The storage format of regexp is consistent with the number of groups of the regular expression, one-to-one correspondence is realized, and the type corresponding to each group is stored, wherein the types are three ips, strs and common.

The storage format of the file is as uid, vid, pid, the fields are separated by commas,

the storage format of the outformat has only 2 class name values, and the class name values are separated by commas to respectively represent a compression format and a storage format.

Meanwhile, the invention also discloses a general original log cleaning method which comprises the following steps,

configuring and storing a plurality of cleaning tasks corresponding to the metadata one by one and storage paths, storage formats and compression formats corresponding to each cleaning task; the configuration is stored using a zookeeper.

And identifying corresponding metadata according to the log type, completing the cleaning step by adopting a Mapreduce program according to the cleaning task configuration, and performing preset storage, and simultaneously, automatically judging the number of the products by the Mapreduce program according to the size of the input data so as to produce a block file with a proper size.

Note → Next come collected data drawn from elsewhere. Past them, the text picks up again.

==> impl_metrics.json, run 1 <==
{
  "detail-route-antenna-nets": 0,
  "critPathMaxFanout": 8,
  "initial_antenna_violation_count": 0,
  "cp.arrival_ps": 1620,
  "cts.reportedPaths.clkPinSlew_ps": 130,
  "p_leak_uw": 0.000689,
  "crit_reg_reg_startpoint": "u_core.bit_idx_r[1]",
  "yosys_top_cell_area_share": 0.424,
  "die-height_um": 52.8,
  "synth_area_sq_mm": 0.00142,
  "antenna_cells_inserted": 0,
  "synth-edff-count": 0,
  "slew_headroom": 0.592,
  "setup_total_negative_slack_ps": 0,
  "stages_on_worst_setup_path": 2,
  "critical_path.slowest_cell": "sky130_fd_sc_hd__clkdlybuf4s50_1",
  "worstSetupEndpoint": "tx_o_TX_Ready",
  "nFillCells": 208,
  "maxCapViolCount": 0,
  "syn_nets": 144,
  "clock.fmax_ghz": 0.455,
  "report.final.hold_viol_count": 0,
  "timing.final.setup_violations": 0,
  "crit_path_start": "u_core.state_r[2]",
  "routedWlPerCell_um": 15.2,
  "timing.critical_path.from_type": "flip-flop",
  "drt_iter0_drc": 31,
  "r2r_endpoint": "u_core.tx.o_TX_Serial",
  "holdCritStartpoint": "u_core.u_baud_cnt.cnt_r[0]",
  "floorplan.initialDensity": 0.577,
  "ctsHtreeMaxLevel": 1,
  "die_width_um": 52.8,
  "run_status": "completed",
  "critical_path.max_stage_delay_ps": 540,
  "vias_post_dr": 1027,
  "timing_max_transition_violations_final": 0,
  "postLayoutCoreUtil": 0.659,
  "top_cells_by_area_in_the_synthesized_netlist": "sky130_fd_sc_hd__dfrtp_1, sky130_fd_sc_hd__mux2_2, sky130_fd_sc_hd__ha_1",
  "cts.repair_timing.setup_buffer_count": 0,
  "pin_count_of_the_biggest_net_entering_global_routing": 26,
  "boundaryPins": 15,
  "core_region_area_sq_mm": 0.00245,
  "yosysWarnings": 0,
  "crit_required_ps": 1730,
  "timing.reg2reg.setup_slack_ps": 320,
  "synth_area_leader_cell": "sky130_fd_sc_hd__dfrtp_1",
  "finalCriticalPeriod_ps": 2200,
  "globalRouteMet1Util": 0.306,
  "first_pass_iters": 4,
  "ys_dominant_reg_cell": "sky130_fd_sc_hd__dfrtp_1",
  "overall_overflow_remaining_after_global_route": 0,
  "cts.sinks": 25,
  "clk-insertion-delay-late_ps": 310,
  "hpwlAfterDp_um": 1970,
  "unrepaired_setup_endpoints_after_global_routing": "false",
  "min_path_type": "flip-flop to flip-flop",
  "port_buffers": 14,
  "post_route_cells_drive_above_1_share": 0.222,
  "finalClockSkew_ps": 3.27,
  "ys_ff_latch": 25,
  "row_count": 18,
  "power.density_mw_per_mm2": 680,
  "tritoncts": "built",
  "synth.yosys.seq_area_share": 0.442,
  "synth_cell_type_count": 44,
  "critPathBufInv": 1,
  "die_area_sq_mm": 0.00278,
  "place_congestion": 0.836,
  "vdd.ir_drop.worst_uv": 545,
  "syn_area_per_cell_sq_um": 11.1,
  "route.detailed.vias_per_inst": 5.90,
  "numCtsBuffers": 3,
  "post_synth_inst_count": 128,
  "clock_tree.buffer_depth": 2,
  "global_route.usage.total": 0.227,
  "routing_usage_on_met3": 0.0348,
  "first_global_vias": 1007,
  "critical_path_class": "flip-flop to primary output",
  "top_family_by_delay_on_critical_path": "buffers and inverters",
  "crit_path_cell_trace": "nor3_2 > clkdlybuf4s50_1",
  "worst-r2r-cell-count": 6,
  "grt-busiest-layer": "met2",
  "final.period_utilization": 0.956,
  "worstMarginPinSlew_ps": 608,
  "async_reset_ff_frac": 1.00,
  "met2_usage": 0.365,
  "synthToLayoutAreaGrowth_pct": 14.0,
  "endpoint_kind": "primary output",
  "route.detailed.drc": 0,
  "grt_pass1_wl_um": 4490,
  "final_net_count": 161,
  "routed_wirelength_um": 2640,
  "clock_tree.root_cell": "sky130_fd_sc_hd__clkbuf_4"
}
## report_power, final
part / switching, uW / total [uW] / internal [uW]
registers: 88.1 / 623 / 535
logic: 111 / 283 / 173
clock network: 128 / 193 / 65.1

The number of reduce= (total size of input data/size of hdfs block 3 (default block size is 128 m)) +1

Where 3 is the compression ratio, this value can be adjusted to make the size of the file produced by each reduction as small as possible, according to the compression algorithm, slightly smaller than the block size.

Before the cleaning operation is submitted, the configuration information of the zookeeper is read according to the cleaning task information, the compression and storage configuration is found first and used for submitting the cleaning operation, and in the Mapreduce stage, the configuration information of the field of the zookeeper and the regular matching relation are read according to the cleaning task information, so that the cleaning of the data is completed. The principle of Mapreduce is not discussed here, but is not a key technical point of this invention, and only uses these techniques. The invention improves the development efficiency, automatically optimizes the size of the hdfs block and reduces the probability of mistakes made by some new staff.

The foregoing is merely a preferred embodiment of the present invention and it should be noted that modifications and adaptations to those skilled in the art may be made without departing from the principles of the present invention, which are intended to be comprehended within the scope of the present invention.

Claims

1. A general original log cleaning method is characterized by comprising the following steps of,

configuring and storing a plurality of cleaning tasks corresponding to metadata one by one and storage paths, storage formats and compression formats corresponding to each cleaning task, wherein the configuration is stored by adopting a zookeeper;

and identifying corresponding metadata according to the log type, completing a cleaning step by adopting a mapreduce program according to the cleaning task configuration, performing preset storage, structuring an irregular log by the mapreduce program, and storing the structured log into hdfs for later use according to a self-defined storage format and a compression format, wherein in the cleaning step, the mapreduce program automatically judges the number of products according to the size of input data, and the number of products= (the total size of the input data/the size of hdfs block is 3) +1.

2. The universal raw journal cleaning method as set forth in claim 1, wherein the data to be cleaned is stored in an hfs directory.